Three Laws of Data Protection
Before I go any further, I want to assure readers that Evernote takes great care protecting user data. The packet captures we work with are used only to help solve problems with the service. Most of the time, we perform this analysis in our sandbox or staging environment, which runs on a completely separate network. This allows us to run tests from our developer clients without involving traffic containing real user data. For the times we need captures in our Production environment, we work primarily with the encrypted traffic between the client and our load balancer SSL virtual IP.
Client-Side Packet Captures
Most of the time it is easy to just use the mobile client SDK and simulate traffic from a developer workstation. Sending the client through a debugging proxy, like Charles or mitmproxy, is also effective. This is usually enough if you only need to see application level activity from the client. But there are times when abnormal behavior only shows up from a real mobile device, especially if the problem is at the network layer.
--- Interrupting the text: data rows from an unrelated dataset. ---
## config.mk

```make
export PLATFORM = sky130hd
export DESIGN_NAME = keypad_scanner_param
export DESIGN_NICKNAME = d
export VERILOG_FILES = /design/src/rtl/keypad_scanner_param.sv
export SDC_FILE = /design/constraint.sdc
export NUM_CORES = 1
export LEC_CHECK = 0
export ABC_AREA = 0
export CAP_MARGIN = 25
export CORE_UTILIZATION = 55
export DETAILED_ROUTE_END_ITERATION = 10
export GPL_TIMING_DRIVEN = 0
export PLACE_DENSITY = 0.74
export SLEW_MARGIN = 20
export SYNTH_ARGS = -nofsm -noshare
export SYNTH_HDL_FRONTEND = slang
export SYNTH_SLANG_ARGS = --single-unit
```

## constraint.sdc

```tcl
create_clock -name clk -period 3.4 [get_ports clk]
set_input_delay 0.34 -clock clk [delete_from_list [all_inputs] [get_ports clk]]
set_output_delay 0.34 -clock clk [all_outputs]
set_load 0.005 [all_outputs]
```

## src/rtl/keypad_scanner_param.sv

```systemverilog
// Matrix keypad scanner: active-low row strobing, press/release debounce,
// multi-key rejection, optional auto-repeat and a valid/ready event FIFO.
module keypad_scanner_param #(
    parameter int ROWS            = 4,
    parameter int COLS            = 4,
    parameter int SCAN_DIV        = 4,
    parameter int DEBOUNCE_CYCLES = 16,
    parameter int REPEAT_DELAY    = 200,
    parameter int REPEAT_RATE     = 50,
    parameter int FIFO_DEPTH      = 4,
    localparam int KW             = $clog2(ROWS * COLS)
) (
    input  logic            clk,
    input  logic            rst,
    input  logic [COLS-1:0] col_in,
    output logic [ROWS-1:0] row_out,
    output logic [KW-1:0]   key_code,
    output logic            key_release,
    output logic            key_valid,
    input  logic            key_ready,
    output logic            key_held,
    output logic            overflow
);

    localparam int RW    = $clog2(ROWS);
    localparam int CW    = $clog2(COLS);
    localparam int DIVW  = $clog2(SCAN_DIV);
    localparam int DBW   = $clog2(DEBOUNCE_CYCLES + 1);
    localparam int REPW  = (REPEAT_DELAY > 0) ? $clog2(REPEAT_DELAY + 1) : 1;
    localparam int RATEW = $clog2(REPEAT_RATE + 1);
    localparam int AW    = $clog2(FIFO_DEPTH);
    localparam int CNTW  = AW + 1;
    localparam int EW    = KW + 1;

    typedef enum logic [1:0] {
        ST_SCAN     = 2'd0,
        ST_DEBOUNCE = 2'd1,
        ST_HELD     = 2'd2,
        ST_REL_DB   = 2'd3
    } state_t;

    state_t            state_q, state_d;
    logic [RW-1:0]     row_q, row_d;
    logic [ROWS-1:0]   row_out_q;
    logic [DIVW-1:0]   div_q, div_d;
    logic [COLS-1:0]   pat_q, pat_d;
    logic [KW-1:0]     code_q, code_d;
    logic [DBW-1:0]    db_q, db_d;
    logic [REPW-1:0]   rep_q, rep_d;
    logic [RATEW-1:0]  rate_q, rate_d;
    logic              held_q;

    logic [CW:0]       zero_cnt_s;
    logic [CW-1:0]     col_idx_s;
    logic [RW-1:0]     row_next_s;
    logic              push_s;
    logic              push_rel_s;

    logic [EW-1:0]     mem_q [FIFO_DEPTH];
    logic [AW-1:0]     wr_ptr_q, rd_ptr_q;
    logic [CNTW-1:0]   cnt_q, cnt_d;
    logic              valid_q;
    logic              ovf_q;
    logic              pop_s, full_s, wr_en_s, ovf_d;
    logic [EW-1:0]     head_s;

    // Count low columns and locate the last low one (unique when the count is 1).
    always_comb begin
        zero_cnt_s = '0;
        col_idx_s  = '0;
        for (int i = 0; i < COLS; i++) begin
            zero_cnt_s = zero_cnt_s + {{CW{1'b0}}, ~col_in[i]};
            col_idx_s  = col_in[i] ? col_idx_s : CW'(i);
        end
    end

    assign row_next_s = (row_q == RW'(ROWS - 1)) ? '0 : row_q + RW'(1);

    // Scan / debounce / hold / release-debounce next-state logic.
    always_comb begin
        state_d    = state_q;
        row_d      = row_q;
        div_d      = div_q;
        pat_d      = pat_q;
        code_d     = code_q;
        db_d       = db_q;
        rep_d      = rep_q;
        rate_d     = rate_q;
        push_s     = 1'b0;
        push_rel_s = 1'b0;
        case (state_q)
            ST_SCAN: begin
                if (div_q == DIVW'(SCAN_DIV - 1)) begin
                    div_d = '0;
                    if (zero_cnt_s == (CW+1)'(1)) begin
                        state_d = ST_DEBOUNCE;
                        pat_d   = col_in;
                        code_d  = KW'(row_q) * KW'(COLS) + KW'(col_idx_s);
                        db_d    = '0;
                    end else begin
                        row_d = row_next_s;
                    end
                end else begin
                    div_d = div_q + DIVW'(1);
                end
            end
            ST_DEBOUNCE: begin
                if (col_in == pat_q) begin
                    if (db_q + DBW'(1) == DBW'(DEBOUNCE_CYCLES)) begin
                        push_s  = 1'b1;
                        state_d = ST_HELD;
                        db_d    = '0;
                        rep_d   = '0;
                        rate_d  = '0;
                    end else begin
                        db_d = db_q + DBW'(1);
                    end
                end else begin
                    state_d = ST_SCAN;
                    row_d   = row_next_s;
                    db_d    = '0;
                end
            end
            ST_HELD: begin
                if (col_in != pat_q) begin
                    state_d = ST_REL_DB;
                    db_d    = '0;
                end else if (REPEAT_DELAY > 0) begin
                    // rep_q saturates at the initial delay; rate_q paces later repeats.
                    if (rep_q < REPW'(REPEAT_DELAY)) begin
                        rep_d  = rep_q + REPW'(1);
                        push_s = (rep_d == REPW'(REPEAT_DELAY));
                    end else if (rate_q + RATEW'(1) == RATEW'(REPEAT_RATE)) begin
                        rate_d = '0;
                        push_s = 1'b1;
                    end else begin
                        rate_d = rate_q + RATEW'(1);
                    end
                end else begin
                    rep_d = rep_q;
                end
            end
            ST_REL_DB: begin
                if (col_in == {COLS{1'b1}}) begin
                    if (db_q + DBW'(1) == DBW'(DEBOUNCE_CYCLES)) begin
                        push_s     = 1'b1;
                        push_rel_s = 1'b1;
                        state_d    = ST_SCAN;
                        row_d      = row_next_s;
                        db_d       = '0;
                    end else begin
                        db_d = db_q + DBW'(1);
                    end
                end else if (col_in == pat_q) begin
                    state_d = ST_HELD;
                    db_d    = '0;
                end else begin
                    db_d = '0;
                end
            end
            default: begin
                state_d = ST_SCAN;
                row_d   = '0;
                div_d   = '0;
                db_d    = '0;
            end
        endcase
    end

    // Scanner state registers.
    always_ff @(posedge clk or posedge rst) begin
        if (rst) begin
            state_q   <= ST_SCAN;
            row_q     <= '0;
            row_out_q <= ~(ROWS'(1));
            div_q     <= '0;
            pat_q     <= '0;
            code_q    <= '0;
            db_q      <= '0;
            rep_q     <= '0;
            rate_q    <= '0;
            held_q    <= 1'b0;
        end else begin
            state_q   <= state_d;
            row_q     <= row_d;
            row_out_q <= ~(ROWS'(1) << row_d);
            div_q     <= div_d;
            pat_q     <= pat_d;
            code_q    <= code_d;
            db_q      <= db_d;
            rep_q     <= rep_d;
            rate_q    <= rate_d;
            held_q    <= (state_d == ST_HELD) || (state_d == ST_REL_DB);
        end
    end

    assign pop_s   = valid_q & key_ready;
    assign full_s  = (cnt_q == CNTW'(FIFO_DEPTH));
    assign wr_en_s = push_s & (~full_s | pop_s);
    assign ovf_d   = push_s & full_s & ~pop_s;

    // FIFO occupancy update.
    always_comb begin
        cnt_d = cnt_q;
        case ({wr_en_s, pop_s})
            2'b10:   cnt_d = cnt_q + CNTW'(1);
            2'b01:   cnt_d = cnt_q - CNTW'(1);
            default: cnt_d = cnt_q;
        endcase
    end

    // Event FIFO storage and pointers.
    always_ff @(posedge clk or posedge rst) begin
        if (rst) begin
            for (int i = 0; i < FIFO_DEPTH; i++) begin
                mem_q[i] <= '0;
            end
            wr_ptr_q <= '0;
            rd_ptr_q <= '0;
            cnt_q    <= '0;
            valid_q  <= 1'b0;
            ovf_q    <= 1'b0;
        end else begin
            if (wr_en_s) begin
                mem_q[wr_ptr_q] <= {push_rel_s, code_q};
                wr_ptr_q        <= wr_ptr_q + AW'(1);
            end
            if (pop_s) begin
                rd_ptr_q <= rd_ptr_q + AW'(1);
            end
            cnt_q   <= cnt_d;
            valid_q <= (cnt_d != '0);
            ovf_q   <= ovf_d;
        end
    end

    assign head_s      = valid_q ? mem_q[rd_ptr_q] : '0;
    assign key_code    = head_s[KW-1:0];
    assign key_release = head_s[KW];
    assign key_valid   = valid_q;
    assign key_held    = held_q;
    assign overflow    = ovf_q;
    assign row_out     = row_out_q;

endmodule

```
## src/rtl/adc_apb_sequencer.sv

```systemverilog
// adc_apb_sequencer: APB requester that runs one ADC conversion per command and returns the measurement
module adc_apb_sequencer #(
  parameter int                    ADDR_WIDTH  = 12,
  parameter int                    DATA_WIDTH  = 32,
  parameter logic [ADDR_WIDTH-1:0] STATUS_ADDR = 12'h000,
  parameter logic [ADDR_WIDTH-1:0] MEAS_ADDR   = 12'h004,
  parameter logic [ADDR_WIDTH-1:0] AMUX_ADDR   = 12'h00C,
  parameter logic [ADDR_WIDTH-1:0] TRIG_ADDR   = 12'h010,
  parameter int                    DONE_BIT    = 0,
  parameter int                    POLL_LIMIT  = 16
) (
  input  logic                  PCLK,
  input  logic                  PRESETn,
  input  logic                  start_valid,
  output logic                  start_ready,
  input  logic [7:0]            start_chan,
  output logic                  res_valid,
  input  logic                  res_ready,
  output logic [DATA_WIDTH-1:0] res_data,
  output logic                  res_err,
  output logic                  res_timeout,
  output logic                  busy,
  output logic                  PSEL,
  output logic                  PENABLE,
  output logic                  PWRITE,
  output logic [ADDR_WIDTH-1:0] PADDR,
  output logic [DATA_WIDTH-1:0] PWDATA,
  input  logic [DATA_WIDTH-1:0] PRDATA,
  input  logic                  PREADY,
  input  logic                  PSLVERR
);
  localparam int PW = $clog2(POLL_LIMIT + 1);
  typedef enum logic [2:0] {IDLE, WR_AMUX, WR_TRIG, RD_STAT, RD_MEAS, RESULT} state_t;
  state_t                state, state_n;
  logic [PW-1:0]         poll_cnt, poll_n, poll_inc;
  logic [7:0]            chan, chan_n;
  logic                  psel_n, penable_n, pwrite_n, xfer_done;
  logic [ADDR_WIDTH-1:0] paddr_n;
  logic [DATA_WIDTH-1:0] pwdata_n, res_data_n;
  logic                  res_valid_n, res_err_n, res_timeout_n;
  assign start_ready = state == IDLE;
  assign busy        = ~start_ready;
  assign xfer_done   = PSEL & PENABLE & PREADY;
  assign poll_inc    = poll_cnt + PW'(1);
  // Next state and next bus/result values; bus fields derive from the state being entered so they stay stable across SETUP and ACCESS
  always_comb begin
    state_n       = state;
    poll_n        = poll_cnt;
    chan_n        = chan;
    res_valid_n   = res_valid;
    res_data_n    = res_data;
    res_err_n     = res_err;
    res_timeout_n = res_timeout;
    if (state == IDLE && start_valid) begin
      state_n = WR_AMUX;
      chan_n  = start_chan;
      poll_n  = '0;
    end else if (state == RESULT && res_ready) begin
      state_n       = IDLE;
      res_valid_n   = 1'b0;
      res_data_n    = '0;
      res_err_n     = 1'b0;
      res_timeout_n = 1'b0;
    end else if (xfer_done && PSLVERR) begin
      state_n     = RESULT;
      res_valid_n = 1'b1;
      res_err_n   = 1'b1;
      res_data_n  = '0;
    end else if (xfer_done) begin
      case (state)
        WR_AMUX: state_n = WR_TRIG;
        WR_TRIG: state_n = RD_STAT;
        RD_STAT: begin
          poll_n = poll_inc;
          if (PRDATA[DONE_BIT]) state_n = RD_MEAS;
          else if (poll_inc == PW'(POLL_LIMIT)) begin
            state_n       = RESULT;
            res_valid_n   = 1'b1;
            res_timeout_n = 1'b1;
            res_data_n    = '0;
          end
        end
        RD_MEAS: begin
          state_n     = RESULT;
          res_valid_n = 1'b1;
          res_data_n  = PRDATA;
        end
        default: ;
      endcase
    end
    psel_n    = state_n inside {WR_AMUX, WR_TRIG, RD_STAT, RD_MEAS};
    penable_n = PSEL & ~xfer_done;
    pwrite_n  = state_n == WR_AMUX || state_n == WR_TRIG;
    paddr_n   = state_n == WR_AMUX ? AMUX_ADDR :
                state_n == WR_TRIG ? TRIG_ADDR :
                state_n == RD_STAT ? STATUS_ADDR :
                state_n == RD_MEAS ? MEAS_ADDR : '0;
    pwdata_n  = state_n == WR_AMUX ? DATA_WIDTH'(chan_n) :
                state_n == WR_TRIG ? DATA_WIDTH'(1) : '0;
  end
  // State, bus and result registers with synchronous active-low reset
  always_ff @(posedge PCLK) begin
    if (!PRESETn) begin
      state       <= IDLE;
      poll_cnt    <= '0;
      chan        <= '0;
      PSEL        <= 1'b0;
      PENABLE     <= 1'b0;
      PWRITE      <= 1'b0;
      PADDR       <= '0;
      PWDATA      <= '0;
      res_valid   <= 1'b0;
      res_data    <= '0;
      res_err     <= 1'b0;
      res_timeout <= 1'b0;
    end else begin
      state       <= state_n;
      poll_cnt    <= poll_n;
      chan        <= chan_n;
      PSEL        <= psel_n;
      PENABLE     <= penable_n;
      PWRITE      <= pwrite_n;
      PADDR       <= paddr_n;
      PWDATA      <= pwdata_n;
      res_valid   <= res_valid_n;
      res_data    <= res_data_n;
      res_err     <= res_err_n;
      res_timeout <= res_timeout_n;
    end
  end
endmodule

```

## config.mk

```make
export PLATFORM = sky130hd
export DESIGN_NAME = adc_apb_sequencer
export DESIGN_NICKNAME = d
export VERILOG_FILES = /design/src/rtl/adc_apb_sequencer.sv
export SDC_FILE = /design/constraint.sdc
export NUM_CORES = 1
export LEC_CHECK = 0
export BUFFER_PORTS_ARGS = -buffer_cell sky130_fd_sc_hd__buf_2
export CORE_MARGIN = 1.5
export CORE_UTILIZATION = 33
export CTS_CLUSTER_SIZE = 12
export DETAILED_ROUTE_END_ITERATION = 8
export GPL_TIMING_DRIVEN = 0
export HOLD_SLACK_MARGIN = 0.06
export PLACE_DENSITY = 0.65
export REMOVE_ABC_BUFFERS = 1
export SKIP_CTS_REPAIR_TIMING = 1
export SLEW_MARGIN = 40
export SYNTH_ARGS = -nofsm -noshare
export SYNTH_HDL_FRONTEND = slang
export SYNTH_SLANG_ARGS = --single-unit
```

## constraint.sdc

```tcl
create_clock -name PCLK -period 3.65 [get_ports PCLK]
set_clock_uncertainty 0.1 [all_clocks]
set_input_delay 1.095 -clock PCLK [delete_from_list [all_inputs] [get_ports PCLK]]
set_output_delay 1.095 -clock PCLK [all_outputs]
set_load 0.005 [all_outputs]
```

==> results by group <==
STA
  – Crit path time final: approximately 2.6 ns
  – Fmax: around 0.38 GHz
  – Worst-Margin Slew: ~0.74 ns
  – Max-slew violations: 0
  – Final period util: 0.714
  – Final setup margin: 1.04 ns
  – Slew Limit Headroom: 0.505
  – RSZ-0062 raised after global routing: false
  – Setup Viol. Count Final: 0
  – Hold violation count in the final report: 0
  – Sum of negative setup slack: 0 ns

Synth
  – Avg Cell Area, Syn: about 10 sq um
  – Synthesized flop and latch total: 65
  – Share of the yosys chip area belonging to registers: 0.475
  – Synth top area cells: dfxtp_1 48%, a32o_1 12%, buf_4 9.3%
  – Mapped Cells: ~270
  – Synth cell types: 47
  – Netlist Area Pre-Place: 0.00274 sq mm
  – Area leader, netlist: dfxtp_1
  – YS warnings: 0
  – Synth top area share: 0.475

Final layout
  – Antenna diodes: 0
  – Fillers: 828
  – Synthesis-to-layout area growth: 21.9%
  – Share of layout cells above drive strength 1: 0.348
  – Final #Nets: 403
  – Final Util: 0.411

Clock network
  – Clk buf depth: 2
  – CTS tree: built
  – CTS Buf Count: 9
  – Clock Tree Root: clkbuf_8
  – Reg clk slew, reported paths: 0.07 ns
  – CTS Sinks: between 60 and 70
  – Clk Latency, worst-skew pair: approximately 0.34 ns
  – H-tree Lvls: 3

Pwr
  – P_sw: approximately 0.34 mW
  – Gate power share: 0.082
  – Int Pwr: about 1.0 mW
  – Sw Share: 0.243
  – Clock power frac: 0.387
  – Flop pwr share: 0.531
  – Max VDD drop: 0.000267 V
  – PD cells: ~410 mW/mm^2
  – Leakage: 1.51 nW

Worst setup path
  – Slowest-stage cell, CP: dfxtp_1
  – CP arrival: 1.41 ns
  – Crit-path max cell delay: 0.46 ns
  – Reg-to-Reg Start: state[1]
  – WP depth: 3
  – CP Max Fanout: 13
  – Worst Setup SP: state[1]
  – Startpoint type of the worst setup path: register
  – Worst EP required: 2.45 ns
  – CP cell instances: or3_1 -> inv_1 -> buf_2
  – Element type at the critical path end: output port
  – Worst r2r path cells: 5
  – Buffers & Inverters on Critical Path: 2
  – Critical path class: register to output port
  – Delay-heaviest family, CP: flip-flops

GRT
  – Largest net degree at the start of global routing: 33
  – GRT Overall Usage: 0.145
  – Gr ovfl total: 0
  – Vias in the first global route: just over 2,000
  – First-pass GRT wire length: 9700 um
  – Initial antenna violation count: 0

Placed design
  – Pre-CTS setup slack: a little over 0.8 ns
  – Final weighted congestion in routability-driven placement: roughly 0.77
  – Post-DP HPWL: approximately 4500 um
  – Number of buffers added on ports: 96

Outcome
  – Outcome: completed

Route
  – Via/cell ratio: 4.80
  – Vias: about 2,200
  – Detailed Routing Iterations Pass 1: 4
  – Routed len/inst: roughly 13 um
  – DRT iter0 DRCs: 174
  – # DRC: 0
  – ANT nets after route: 0
  – Drt total wl: around 6000 um

Floorplanning
  – Initial Util: 0.337
  – Die height: between 90 and 100 um
  – Die ar.: about 0.0089 sq mm
  – Ports: 130
  – DIE WIDTH: about 94 um
  – Standard-cell rows: 33
  – Core Region: between 0.008 and 0.009 sq mm

Job
  – Max-Cap Viols: 0

Hold path
  – Hold depth: 2
  – Hold_sp: res_valid
  – Hold WC Path Type: register to register
==> routing by layer <==
layer | global-route usage | wire, um | vias to the layer above
met5 | 0 | 0 | -
li1 | - | - | 1081
met2 | 0.248 | 2970 | 107
met3 | 0.0736 | 588 | 13
met4 | 0.0560 | 109 | 0
met1 | 0.150 | 2500 | 1025
==> cell families after synthesis <==
kind of cell	synth area share
XOR/XNOR	0.0128
multiplexers	0.00731
adder cells (fa/ha/maj)	0.00457
AO/OA/AOI/OAI	0.219
AND/OR/NAND/NOR	0.150
other	0.00137
flip-flops	0.475
buffers and inverters	0.130
==> cells in the mapped netlist, drive strengths merged <==
master	instances
a211oi	3
a21boi	10
a21o	2
a21oi	6
a221oi	1
a311oi	1
a31oi	2
a32o	32
and2	3
and3	2
buf	48
clkbuf	3
conb	1
dfxtp	65
ha	1
inv	5
mux2i	2
nand2	21
nand2b	2
nand3	5
nand3b	2
nand4	1
nand4b	2
nor2	13
nor3	4
nor3b	8
nor4	1
nor4b	2
o211ai	1
o21a	2
o21ai	4
o22a	1
o22ai	3
o31ai	1
or3	1
or4b	1
xnor2	1
xor2	3
==> power groups by stage <==
stage / Sequential, mW / Combinational, mW / Clock (mW)
finish: 0.735 / 0.113 / 0.535
global route: 0.736 / 0.129 / 0.588
CTS: 0.735 / 0.113 / 0.555
detailed placement: 0.751 / 0.113 / 0
global placement: 0.750 / 0.110 / 0
floorplan: 0.751 / 0.0556 / 0
==> through the flow <==
stage	cell area, sq um	instances	power [mW]	hold WS [ns]
floorplan	2520	247	0.806	0.331
global placement	3130	448	0.861	0.334
detailed placement	3170	450	0.864	0.339
CTS	3340	464	1.40	0.350
global route	3340	464	1.45	0.369
finish	3340	464	1.38	0.344
==> tightest hold or removal path, cell delays in order (launching register included) <==
cell     delay, ns
dfxtp_1       0.31
inv_1         0.05
a21oi_1       0.05
==> layout make-up <==
| cell class | instances | area, sq um | share of cell area |
|---|---|---|---|
| multi-input cells | 177 | 1220 | 0.364 |
| clock inverters | 3 | 17.5 | 0.00525 |
| inverters | 5 | 18.8 | 0.00562 |
| well taps | 105 | 131 | 0.0393 |
| repair buffers | 98 | 503 | 0.151 |
| flip-flops and latches | 65 | 1300 | 0.390 |
| clock buffers | 11 | 151 | 0.0453 |
==> worst paths after layout <==
kind                                     end  slack, ns
worst max-delay path             start_ready       1.04
worst min-delay path               res_valid       0.34
worst max register to register  res_data[12]       1.44
worst min register to register     res_valid       0.34
==> placed cells by master (no fill, tap or decap), types with 3 or more instances in the layout <==
cell type,instances
a21oi_1,5
a211oi_1,3
a21boi_0,6
nand2_1,21
dfxtp_1,65
xor2_1,3
conb_1,33
a32o_1,32
buf_2,96
nand3_1,4
nor3b_1,8
nor2_1,13
inv_1,5
clkbuf_8,11
a21boi_1,4
==> registers in the layout, indices dropped and copies added (netlist names) <==
| name | flops |
|---|---|
| res_data | 32 |
| PWDATA | 8 |
| chan | 8 |
| poll_cnt | 5 |
| PADDR | 3 |
| state | 3 |
| PENABLE | 1 |
| PSEL | 1 |
| PWRITE | 1 |
| res_err | 1 |
| res_timeout | 1 |
| res_valid | 1 |
Power figures use the tool's default switching activity.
Getting a client-side packet capture from a desktop or laptop computer is fairly straightforward. You can just install a packet analyzer or run tcpdump if it’s available on the operating system. But when I first started with mobile clients, getting a reliable capture took a little more setup than usual. There are ways to install packet capturing applications by jailbreaking the device, but I went with some practical options that worked out well.
Enabling a Wi-Fi hotspot on a laptop running Wireshark is the simplest approach I found. There are a number of articles describing how to set this up step-by-step on both Mac OS X and Windows, so I won’t cover it in detail here. Here is my setup:
- Macbook Pro 2011, 2.2 GHz i7, 8GB RAM, SSD
- Mac OS X Lion
- Xcode, latest version, from Mac OS X App Store or from https://developer.apple.com/downloads/
- Hardware IO Tools for Xcode, which has the Network Link Conditioner, also from https://developer.apple.com/downloads/
- X11, required by Wireshark on Mac OS X
This allows Wi-Fi clients I am debugging to connect to my laptop’s SSID. Wireshark monitors traffic on the Macbook’s wireless adapter, normally identified as en1, and client traffic is forwarded out the wired adapter. It is also convenient to use the Network Link Conditioner to simulate high latency, limited bandwidth, and lossy networks.
There are a few drawbacks with this approach. First, Internet Sharing on Mac OS X only supports Open and WEP security, which is not ideal if you are on a secure corporate network. Second, traffic from the client can compete with the laptop’s own network activity across the wired port. So it’s a good idea to stop or limit background applications that might try to use the network. Third, Internet Sharing introduces an additional layer of NAT, which can make tracing the end-to-end connection back to the server a bit more challenging. I often have to follow the packet flow all the way to the server to make sure nothing in between is affecting the communication.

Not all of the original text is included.